• **WORK INSTRUCTIONS**:
Would you reproduce, without any alteration, the lines from the opening line of the entries through the line that has "met3 | 2.20 | 4.3 | 125" in it?

**** SUPPLIED MATERIAL ****

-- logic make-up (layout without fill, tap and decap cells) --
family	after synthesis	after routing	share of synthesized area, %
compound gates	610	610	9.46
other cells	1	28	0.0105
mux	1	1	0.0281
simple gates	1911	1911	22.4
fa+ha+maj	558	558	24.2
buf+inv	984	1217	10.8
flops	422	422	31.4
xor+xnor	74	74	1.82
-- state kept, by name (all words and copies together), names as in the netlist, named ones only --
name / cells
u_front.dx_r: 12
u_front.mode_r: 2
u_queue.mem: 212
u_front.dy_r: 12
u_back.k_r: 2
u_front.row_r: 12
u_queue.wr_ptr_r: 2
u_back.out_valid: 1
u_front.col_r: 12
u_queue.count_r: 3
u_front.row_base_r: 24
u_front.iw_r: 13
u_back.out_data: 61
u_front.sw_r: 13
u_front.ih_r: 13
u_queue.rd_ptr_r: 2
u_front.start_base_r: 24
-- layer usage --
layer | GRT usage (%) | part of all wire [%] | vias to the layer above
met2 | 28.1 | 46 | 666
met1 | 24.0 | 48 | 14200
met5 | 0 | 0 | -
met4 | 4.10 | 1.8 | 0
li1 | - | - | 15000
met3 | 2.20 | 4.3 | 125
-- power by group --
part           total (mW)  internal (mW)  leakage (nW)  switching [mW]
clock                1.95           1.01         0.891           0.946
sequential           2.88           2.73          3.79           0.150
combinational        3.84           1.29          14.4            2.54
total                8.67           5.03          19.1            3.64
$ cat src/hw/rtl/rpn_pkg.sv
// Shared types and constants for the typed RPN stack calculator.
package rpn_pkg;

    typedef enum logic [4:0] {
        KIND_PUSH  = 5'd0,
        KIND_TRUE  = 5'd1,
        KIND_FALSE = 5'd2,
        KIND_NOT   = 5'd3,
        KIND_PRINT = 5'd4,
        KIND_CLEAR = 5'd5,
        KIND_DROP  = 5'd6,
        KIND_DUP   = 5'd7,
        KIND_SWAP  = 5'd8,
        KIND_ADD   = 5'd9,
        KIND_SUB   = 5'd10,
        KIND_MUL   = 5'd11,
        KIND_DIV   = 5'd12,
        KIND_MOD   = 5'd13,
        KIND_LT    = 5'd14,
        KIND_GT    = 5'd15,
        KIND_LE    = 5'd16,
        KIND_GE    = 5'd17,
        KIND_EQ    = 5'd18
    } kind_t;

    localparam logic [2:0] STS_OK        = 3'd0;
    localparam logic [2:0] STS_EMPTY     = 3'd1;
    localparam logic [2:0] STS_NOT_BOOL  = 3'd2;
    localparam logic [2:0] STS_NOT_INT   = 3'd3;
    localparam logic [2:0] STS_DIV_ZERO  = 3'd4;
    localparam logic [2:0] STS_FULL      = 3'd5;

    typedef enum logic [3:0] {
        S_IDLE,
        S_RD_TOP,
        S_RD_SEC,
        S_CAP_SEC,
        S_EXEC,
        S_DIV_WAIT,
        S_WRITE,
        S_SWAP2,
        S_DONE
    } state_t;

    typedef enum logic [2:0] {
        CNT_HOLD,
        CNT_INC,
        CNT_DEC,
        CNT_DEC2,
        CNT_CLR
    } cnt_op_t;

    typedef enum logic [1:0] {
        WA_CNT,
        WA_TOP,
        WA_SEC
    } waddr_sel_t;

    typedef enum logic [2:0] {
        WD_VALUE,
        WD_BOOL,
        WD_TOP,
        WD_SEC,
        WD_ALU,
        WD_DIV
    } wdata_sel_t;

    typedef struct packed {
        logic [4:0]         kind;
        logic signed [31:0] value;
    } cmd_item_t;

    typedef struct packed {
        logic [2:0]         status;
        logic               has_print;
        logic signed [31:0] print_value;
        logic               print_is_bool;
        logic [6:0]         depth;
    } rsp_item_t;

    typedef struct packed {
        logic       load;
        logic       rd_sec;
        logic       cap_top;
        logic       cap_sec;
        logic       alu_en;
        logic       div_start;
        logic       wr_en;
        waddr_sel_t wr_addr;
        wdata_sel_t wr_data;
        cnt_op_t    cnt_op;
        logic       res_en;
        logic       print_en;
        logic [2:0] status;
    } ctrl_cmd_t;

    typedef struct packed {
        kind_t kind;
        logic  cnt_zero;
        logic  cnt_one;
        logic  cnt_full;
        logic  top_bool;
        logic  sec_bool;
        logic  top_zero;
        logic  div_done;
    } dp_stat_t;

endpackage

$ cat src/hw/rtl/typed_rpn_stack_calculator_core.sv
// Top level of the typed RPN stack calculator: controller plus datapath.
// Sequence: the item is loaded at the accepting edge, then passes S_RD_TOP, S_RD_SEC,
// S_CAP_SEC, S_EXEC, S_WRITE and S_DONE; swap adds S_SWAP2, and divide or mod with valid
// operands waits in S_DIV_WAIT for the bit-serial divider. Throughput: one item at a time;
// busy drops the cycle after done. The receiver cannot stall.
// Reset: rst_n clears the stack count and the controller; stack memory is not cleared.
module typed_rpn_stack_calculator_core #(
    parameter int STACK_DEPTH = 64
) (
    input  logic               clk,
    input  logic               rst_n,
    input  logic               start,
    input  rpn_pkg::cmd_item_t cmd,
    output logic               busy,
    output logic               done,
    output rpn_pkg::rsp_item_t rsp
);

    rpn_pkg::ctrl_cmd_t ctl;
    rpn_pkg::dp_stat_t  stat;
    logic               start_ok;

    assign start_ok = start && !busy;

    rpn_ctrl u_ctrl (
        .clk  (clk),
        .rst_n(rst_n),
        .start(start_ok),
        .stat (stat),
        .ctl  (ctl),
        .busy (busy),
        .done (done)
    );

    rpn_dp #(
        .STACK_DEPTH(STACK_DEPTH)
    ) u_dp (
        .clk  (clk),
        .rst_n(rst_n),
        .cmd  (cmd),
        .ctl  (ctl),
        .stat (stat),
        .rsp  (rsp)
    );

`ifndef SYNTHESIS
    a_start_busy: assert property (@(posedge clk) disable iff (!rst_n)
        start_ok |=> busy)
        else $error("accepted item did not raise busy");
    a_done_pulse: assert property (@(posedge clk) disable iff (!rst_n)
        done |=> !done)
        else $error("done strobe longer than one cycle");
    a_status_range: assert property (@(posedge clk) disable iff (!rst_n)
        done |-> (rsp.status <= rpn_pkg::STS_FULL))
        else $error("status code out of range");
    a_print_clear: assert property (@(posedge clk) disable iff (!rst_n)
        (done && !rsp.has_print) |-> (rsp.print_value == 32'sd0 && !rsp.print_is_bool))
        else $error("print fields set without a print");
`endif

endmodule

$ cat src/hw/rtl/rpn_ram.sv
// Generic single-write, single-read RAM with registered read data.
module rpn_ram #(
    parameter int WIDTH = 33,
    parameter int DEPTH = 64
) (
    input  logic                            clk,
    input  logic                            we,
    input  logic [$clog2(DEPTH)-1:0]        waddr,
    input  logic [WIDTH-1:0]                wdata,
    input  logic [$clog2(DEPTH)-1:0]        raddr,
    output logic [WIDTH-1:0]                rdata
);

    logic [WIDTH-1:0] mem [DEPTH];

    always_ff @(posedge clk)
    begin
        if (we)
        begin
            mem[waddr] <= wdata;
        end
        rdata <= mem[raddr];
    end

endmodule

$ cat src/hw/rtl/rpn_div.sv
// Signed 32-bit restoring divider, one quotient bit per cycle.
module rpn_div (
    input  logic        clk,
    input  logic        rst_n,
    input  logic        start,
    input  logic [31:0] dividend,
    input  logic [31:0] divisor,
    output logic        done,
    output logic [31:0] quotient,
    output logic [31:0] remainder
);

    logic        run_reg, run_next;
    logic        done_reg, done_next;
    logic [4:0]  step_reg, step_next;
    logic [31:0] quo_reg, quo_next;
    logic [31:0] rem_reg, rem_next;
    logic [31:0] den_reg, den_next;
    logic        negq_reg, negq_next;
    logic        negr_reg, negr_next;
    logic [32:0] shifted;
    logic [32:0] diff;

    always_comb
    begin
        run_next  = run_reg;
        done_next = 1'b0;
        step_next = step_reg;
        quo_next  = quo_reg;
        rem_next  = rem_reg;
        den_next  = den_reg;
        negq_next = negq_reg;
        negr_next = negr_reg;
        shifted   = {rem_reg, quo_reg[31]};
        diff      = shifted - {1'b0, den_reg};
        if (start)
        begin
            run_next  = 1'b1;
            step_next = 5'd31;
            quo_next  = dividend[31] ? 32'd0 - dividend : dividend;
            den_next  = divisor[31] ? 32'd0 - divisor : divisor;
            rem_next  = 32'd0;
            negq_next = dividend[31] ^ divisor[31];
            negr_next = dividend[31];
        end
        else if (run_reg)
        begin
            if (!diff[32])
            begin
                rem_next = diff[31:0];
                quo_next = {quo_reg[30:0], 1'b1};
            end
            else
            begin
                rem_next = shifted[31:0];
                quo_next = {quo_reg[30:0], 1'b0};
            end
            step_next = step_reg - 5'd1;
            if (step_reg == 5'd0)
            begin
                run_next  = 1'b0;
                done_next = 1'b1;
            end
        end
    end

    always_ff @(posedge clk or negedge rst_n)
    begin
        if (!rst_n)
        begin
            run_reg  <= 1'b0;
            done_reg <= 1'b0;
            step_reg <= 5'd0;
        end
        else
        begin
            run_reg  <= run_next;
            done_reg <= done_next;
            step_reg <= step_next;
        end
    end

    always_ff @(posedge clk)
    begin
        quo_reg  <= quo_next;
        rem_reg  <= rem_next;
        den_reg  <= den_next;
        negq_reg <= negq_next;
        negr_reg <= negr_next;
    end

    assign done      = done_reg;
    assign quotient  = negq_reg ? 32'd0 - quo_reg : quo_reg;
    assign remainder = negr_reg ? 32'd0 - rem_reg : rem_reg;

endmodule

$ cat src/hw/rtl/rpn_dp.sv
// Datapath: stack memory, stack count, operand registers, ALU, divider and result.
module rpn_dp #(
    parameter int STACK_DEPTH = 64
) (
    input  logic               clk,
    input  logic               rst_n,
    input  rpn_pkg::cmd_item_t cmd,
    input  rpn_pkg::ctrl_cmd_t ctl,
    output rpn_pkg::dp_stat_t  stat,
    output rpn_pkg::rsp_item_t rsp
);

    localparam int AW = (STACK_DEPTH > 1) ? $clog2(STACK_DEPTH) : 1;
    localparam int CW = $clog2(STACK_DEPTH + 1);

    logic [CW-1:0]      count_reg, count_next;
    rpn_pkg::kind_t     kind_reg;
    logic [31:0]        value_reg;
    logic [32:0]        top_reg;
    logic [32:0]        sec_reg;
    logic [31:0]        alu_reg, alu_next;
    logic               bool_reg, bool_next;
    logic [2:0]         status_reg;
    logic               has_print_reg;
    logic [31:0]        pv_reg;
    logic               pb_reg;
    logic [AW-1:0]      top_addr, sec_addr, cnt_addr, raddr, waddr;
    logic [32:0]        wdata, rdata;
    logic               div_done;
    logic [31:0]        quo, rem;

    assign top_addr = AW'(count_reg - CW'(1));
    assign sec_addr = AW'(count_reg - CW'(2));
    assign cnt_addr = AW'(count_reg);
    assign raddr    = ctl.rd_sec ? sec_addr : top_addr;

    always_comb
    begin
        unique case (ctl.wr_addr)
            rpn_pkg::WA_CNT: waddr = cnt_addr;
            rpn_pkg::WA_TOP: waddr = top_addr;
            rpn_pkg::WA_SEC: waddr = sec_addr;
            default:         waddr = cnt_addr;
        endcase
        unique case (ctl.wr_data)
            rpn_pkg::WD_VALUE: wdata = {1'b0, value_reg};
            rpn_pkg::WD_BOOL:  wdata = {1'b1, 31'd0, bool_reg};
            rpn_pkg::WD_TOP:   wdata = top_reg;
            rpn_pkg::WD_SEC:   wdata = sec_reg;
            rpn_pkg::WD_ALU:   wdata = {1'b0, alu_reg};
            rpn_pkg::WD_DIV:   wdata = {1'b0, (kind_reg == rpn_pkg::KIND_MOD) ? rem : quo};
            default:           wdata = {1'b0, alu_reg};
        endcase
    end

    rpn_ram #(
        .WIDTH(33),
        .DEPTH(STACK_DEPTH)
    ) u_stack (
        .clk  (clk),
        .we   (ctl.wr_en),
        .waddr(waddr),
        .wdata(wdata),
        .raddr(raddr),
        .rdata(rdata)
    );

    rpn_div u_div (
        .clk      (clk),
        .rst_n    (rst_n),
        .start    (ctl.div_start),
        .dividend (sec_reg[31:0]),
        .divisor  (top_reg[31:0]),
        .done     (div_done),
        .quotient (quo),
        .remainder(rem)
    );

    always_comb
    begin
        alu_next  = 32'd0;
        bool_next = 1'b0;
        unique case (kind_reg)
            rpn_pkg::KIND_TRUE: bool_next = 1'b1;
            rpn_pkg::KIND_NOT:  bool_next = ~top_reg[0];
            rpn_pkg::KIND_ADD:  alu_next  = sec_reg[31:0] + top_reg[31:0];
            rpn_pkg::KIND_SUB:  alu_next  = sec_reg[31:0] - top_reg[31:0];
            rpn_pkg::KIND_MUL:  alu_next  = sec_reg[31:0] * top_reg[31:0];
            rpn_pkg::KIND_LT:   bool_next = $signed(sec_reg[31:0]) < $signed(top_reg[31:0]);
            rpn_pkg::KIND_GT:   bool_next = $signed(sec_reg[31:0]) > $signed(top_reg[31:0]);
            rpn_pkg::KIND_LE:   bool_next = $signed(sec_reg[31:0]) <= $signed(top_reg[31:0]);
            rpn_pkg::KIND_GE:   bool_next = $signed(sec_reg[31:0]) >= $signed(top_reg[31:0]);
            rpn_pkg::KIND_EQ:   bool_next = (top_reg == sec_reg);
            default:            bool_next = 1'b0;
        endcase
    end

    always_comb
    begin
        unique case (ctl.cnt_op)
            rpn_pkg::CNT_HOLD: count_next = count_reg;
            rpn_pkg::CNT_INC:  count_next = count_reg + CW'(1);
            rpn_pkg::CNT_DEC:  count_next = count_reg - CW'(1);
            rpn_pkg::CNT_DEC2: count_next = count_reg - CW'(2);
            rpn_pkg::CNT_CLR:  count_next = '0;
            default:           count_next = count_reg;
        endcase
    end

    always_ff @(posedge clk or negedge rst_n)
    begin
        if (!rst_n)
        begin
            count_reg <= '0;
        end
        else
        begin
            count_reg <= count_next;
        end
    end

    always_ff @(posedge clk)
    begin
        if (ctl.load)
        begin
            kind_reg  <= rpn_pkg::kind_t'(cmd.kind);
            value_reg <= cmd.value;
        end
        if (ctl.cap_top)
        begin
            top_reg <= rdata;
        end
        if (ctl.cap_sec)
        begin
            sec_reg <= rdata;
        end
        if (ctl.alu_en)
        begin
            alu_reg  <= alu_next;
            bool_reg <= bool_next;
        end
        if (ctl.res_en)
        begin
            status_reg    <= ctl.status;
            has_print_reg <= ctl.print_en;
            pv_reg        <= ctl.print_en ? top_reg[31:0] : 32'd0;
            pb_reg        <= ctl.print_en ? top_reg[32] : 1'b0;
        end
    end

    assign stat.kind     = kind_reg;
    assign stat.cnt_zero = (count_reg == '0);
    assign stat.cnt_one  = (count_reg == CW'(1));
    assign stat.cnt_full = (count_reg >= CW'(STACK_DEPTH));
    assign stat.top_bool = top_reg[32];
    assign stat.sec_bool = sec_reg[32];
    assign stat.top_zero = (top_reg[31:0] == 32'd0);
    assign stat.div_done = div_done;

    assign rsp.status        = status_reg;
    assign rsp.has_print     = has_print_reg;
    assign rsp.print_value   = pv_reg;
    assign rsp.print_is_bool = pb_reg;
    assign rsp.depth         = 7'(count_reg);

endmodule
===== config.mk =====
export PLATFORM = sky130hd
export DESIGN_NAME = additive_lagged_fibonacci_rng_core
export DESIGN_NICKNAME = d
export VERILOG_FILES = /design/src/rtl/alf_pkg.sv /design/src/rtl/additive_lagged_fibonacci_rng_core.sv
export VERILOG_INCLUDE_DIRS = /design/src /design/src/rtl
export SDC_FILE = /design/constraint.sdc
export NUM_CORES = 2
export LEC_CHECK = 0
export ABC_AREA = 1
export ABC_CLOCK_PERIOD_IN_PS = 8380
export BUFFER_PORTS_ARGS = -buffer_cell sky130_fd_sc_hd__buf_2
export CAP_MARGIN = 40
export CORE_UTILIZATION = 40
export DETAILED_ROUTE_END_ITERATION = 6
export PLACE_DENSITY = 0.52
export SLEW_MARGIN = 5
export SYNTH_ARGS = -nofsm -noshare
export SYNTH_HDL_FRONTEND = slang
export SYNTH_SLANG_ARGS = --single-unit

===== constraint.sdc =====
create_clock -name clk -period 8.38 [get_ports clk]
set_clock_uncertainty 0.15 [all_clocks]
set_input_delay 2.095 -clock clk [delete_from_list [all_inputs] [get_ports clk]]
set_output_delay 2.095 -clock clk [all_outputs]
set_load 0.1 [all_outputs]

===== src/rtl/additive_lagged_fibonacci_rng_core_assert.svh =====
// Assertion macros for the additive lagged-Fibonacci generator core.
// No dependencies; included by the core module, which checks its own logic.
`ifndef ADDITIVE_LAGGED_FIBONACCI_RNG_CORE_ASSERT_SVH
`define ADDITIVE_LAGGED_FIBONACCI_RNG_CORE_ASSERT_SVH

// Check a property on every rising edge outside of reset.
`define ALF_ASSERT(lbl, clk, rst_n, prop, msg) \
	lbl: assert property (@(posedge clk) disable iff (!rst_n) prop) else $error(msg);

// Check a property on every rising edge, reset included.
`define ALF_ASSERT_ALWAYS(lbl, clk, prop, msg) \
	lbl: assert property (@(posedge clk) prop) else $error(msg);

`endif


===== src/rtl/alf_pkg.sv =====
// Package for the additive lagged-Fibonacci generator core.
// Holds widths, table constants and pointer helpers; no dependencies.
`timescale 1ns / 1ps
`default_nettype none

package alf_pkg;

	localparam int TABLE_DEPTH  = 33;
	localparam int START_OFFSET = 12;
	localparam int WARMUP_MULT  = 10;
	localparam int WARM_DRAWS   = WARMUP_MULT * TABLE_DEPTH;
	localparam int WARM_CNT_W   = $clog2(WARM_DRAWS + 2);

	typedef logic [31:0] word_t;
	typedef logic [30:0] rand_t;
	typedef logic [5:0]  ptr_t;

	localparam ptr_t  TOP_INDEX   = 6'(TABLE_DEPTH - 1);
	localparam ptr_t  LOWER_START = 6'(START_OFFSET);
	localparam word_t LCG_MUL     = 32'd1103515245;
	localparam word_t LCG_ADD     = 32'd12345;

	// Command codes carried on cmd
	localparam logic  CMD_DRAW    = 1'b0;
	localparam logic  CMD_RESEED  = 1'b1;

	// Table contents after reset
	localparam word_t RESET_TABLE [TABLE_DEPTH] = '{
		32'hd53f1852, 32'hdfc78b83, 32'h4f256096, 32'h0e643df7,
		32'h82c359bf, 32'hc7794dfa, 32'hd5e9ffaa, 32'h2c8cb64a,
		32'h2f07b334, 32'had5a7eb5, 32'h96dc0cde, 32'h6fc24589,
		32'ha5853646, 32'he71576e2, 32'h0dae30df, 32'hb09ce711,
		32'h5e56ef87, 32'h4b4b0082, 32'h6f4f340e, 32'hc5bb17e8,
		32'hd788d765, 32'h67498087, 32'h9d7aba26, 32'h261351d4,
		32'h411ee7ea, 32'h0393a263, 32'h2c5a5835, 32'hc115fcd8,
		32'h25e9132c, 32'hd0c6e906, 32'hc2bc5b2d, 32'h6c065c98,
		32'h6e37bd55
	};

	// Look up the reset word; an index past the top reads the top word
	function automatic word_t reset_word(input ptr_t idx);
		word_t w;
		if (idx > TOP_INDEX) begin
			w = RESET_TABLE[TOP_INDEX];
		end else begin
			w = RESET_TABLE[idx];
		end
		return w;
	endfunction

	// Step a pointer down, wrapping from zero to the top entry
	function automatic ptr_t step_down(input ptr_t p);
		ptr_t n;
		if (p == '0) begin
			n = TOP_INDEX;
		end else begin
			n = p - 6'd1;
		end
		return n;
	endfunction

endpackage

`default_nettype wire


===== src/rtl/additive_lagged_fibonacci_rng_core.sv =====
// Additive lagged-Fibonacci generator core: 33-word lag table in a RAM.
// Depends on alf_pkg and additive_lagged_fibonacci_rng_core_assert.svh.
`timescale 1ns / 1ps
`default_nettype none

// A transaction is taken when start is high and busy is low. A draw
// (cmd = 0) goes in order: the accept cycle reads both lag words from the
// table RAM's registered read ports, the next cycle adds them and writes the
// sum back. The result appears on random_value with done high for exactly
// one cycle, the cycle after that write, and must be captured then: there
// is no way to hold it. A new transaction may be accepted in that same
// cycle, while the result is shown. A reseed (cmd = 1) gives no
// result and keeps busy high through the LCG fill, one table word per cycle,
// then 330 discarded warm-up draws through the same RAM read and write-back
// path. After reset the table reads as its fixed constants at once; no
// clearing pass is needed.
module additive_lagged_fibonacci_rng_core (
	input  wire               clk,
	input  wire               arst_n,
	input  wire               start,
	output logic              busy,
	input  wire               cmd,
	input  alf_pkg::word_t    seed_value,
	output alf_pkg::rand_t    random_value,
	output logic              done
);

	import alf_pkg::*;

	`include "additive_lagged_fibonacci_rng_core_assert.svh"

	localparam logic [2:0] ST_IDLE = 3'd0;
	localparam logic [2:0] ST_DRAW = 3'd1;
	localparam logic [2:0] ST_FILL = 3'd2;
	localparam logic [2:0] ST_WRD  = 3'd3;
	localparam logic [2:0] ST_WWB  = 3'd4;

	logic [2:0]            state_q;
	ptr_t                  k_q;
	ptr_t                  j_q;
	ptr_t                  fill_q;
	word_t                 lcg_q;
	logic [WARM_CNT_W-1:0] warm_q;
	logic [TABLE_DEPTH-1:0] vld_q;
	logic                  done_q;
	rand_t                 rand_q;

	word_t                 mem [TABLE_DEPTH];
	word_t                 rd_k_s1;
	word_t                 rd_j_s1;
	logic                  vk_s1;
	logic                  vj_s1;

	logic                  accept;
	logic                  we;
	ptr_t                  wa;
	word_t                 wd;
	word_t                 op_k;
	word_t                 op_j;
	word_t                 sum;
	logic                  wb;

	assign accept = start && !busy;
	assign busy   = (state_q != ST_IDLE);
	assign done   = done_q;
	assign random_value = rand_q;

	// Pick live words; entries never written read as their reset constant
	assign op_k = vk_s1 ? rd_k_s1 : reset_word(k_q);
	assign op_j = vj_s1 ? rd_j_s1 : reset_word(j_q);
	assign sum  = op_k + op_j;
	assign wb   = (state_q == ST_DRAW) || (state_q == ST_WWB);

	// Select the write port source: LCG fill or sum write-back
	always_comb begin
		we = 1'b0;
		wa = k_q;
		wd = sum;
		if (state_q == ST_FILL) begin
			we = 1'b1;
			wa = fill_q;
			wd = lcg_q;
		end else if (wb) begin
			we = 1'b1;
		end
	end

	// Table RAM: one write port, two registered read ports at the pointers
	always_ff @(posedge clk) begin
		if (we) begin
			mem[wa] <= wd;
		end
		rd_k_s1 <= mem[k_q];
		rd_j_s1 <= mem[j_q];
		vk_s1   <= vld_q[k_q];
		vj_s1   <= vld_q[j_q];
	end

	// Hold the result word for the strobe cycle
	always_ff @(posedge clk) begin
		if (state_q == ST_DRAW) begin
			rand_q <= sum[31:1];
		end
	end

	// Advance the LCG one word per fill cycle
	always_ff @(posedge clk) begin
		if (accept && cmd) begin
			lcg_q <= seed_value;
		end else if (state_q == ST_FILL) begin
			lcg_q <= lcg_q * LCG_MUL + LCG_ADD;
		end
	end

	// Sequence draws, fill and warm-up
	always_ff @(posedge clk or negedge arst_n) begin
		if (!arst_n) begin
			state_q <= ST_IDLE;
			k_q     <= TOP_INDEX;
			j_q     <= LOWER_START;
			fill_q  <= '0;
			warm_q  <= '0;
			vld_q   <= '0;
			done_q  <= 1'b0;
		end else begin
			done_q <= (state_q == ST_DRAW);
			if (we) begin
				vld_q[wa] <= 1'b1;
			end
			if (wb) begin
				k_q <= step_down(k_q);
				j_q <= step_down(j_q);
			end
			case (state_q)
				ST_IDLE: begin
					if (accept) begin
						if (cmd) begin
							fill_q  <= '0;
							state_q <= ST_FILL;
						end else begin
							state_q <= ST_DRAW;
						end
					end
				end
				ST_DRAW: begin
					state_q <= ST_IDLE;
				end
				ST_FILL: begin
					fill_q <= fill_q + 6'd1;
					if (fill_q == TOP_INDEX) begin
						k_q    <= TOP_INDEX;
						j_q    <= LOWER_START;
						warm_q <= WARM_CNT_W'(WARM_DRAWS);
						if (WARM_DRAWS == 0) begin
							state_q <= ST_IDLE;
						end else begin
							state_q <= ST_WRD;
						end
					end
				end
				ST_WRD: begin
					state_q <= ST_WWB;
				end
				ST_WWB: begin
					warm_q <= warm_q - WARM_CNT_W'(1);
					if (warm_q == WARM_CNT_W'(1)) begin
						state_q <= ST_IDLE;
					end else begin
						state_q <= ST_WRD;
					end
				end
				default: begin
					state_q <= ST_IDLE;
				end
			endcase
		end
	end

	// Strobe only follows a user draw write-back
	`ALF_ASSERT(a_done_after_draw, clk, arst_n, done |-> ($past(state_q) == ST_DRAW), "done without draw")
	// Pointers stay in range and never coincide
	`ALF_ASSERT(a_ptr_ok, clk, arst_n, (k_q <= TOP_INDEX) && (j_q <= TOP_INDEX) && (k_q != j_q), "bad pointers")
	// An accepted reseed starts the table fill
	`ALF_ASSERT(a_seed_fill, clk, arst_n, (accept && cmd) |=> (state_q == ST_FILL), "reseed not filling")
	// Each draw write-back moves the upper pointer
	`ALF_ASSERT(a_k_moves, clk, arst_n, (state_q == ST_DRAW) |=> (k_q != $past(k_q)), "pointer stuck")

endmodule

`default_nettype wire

****

• **ANSWER BOX**:
-- logic make-up (layout without fill, tap and decap cells) --
family	after synthesis	after routing	share of synthesized area, %
compound gates	610	610	9.46
other cells	1	28	0.0105
mux	1	1	0.0281
simple gates	1911	1911	22.4
fa+ha+maj	558	558	24.2
buf+inv	984	1217	10.8
flops	422	422	31.4
xor+xnor	74	74	1.82
-- state kept, by name (all words and copies together), names as in the netlist, named ones only --
name / cells
u_front.dx_r: 12
u_front.mode_r: 2
u_queue.mem: 212
u_front.dy_r: 12
u_back.k_r: 2
u_front.row_r: 12
u_queue.wr_ptr_r: 2
u_back.out_valid: 1
u_front.col_r: 12
u_queue.count_r: 3
u_front.row_base_r: 24
u_front.iw_r: 13
u_back.out_data: 61
u_front.sw_r: 13
u_front.ih_r: 13
u_queue.rd_ptr_r: 2
u_front.start_base_r: 24
-- layer usage --
layer | GRT usage (%) | part of all wire [%] | vias to the layer above
met2 | 28.1 | 46 | 666
met1 | 24.0 | 48 | 14200
met5 | 0 | 0 | -
met4 | 4.10 | 1.8 | 0
li1 | - | - | 15000
met3 | 2.20 | 4.3 | 125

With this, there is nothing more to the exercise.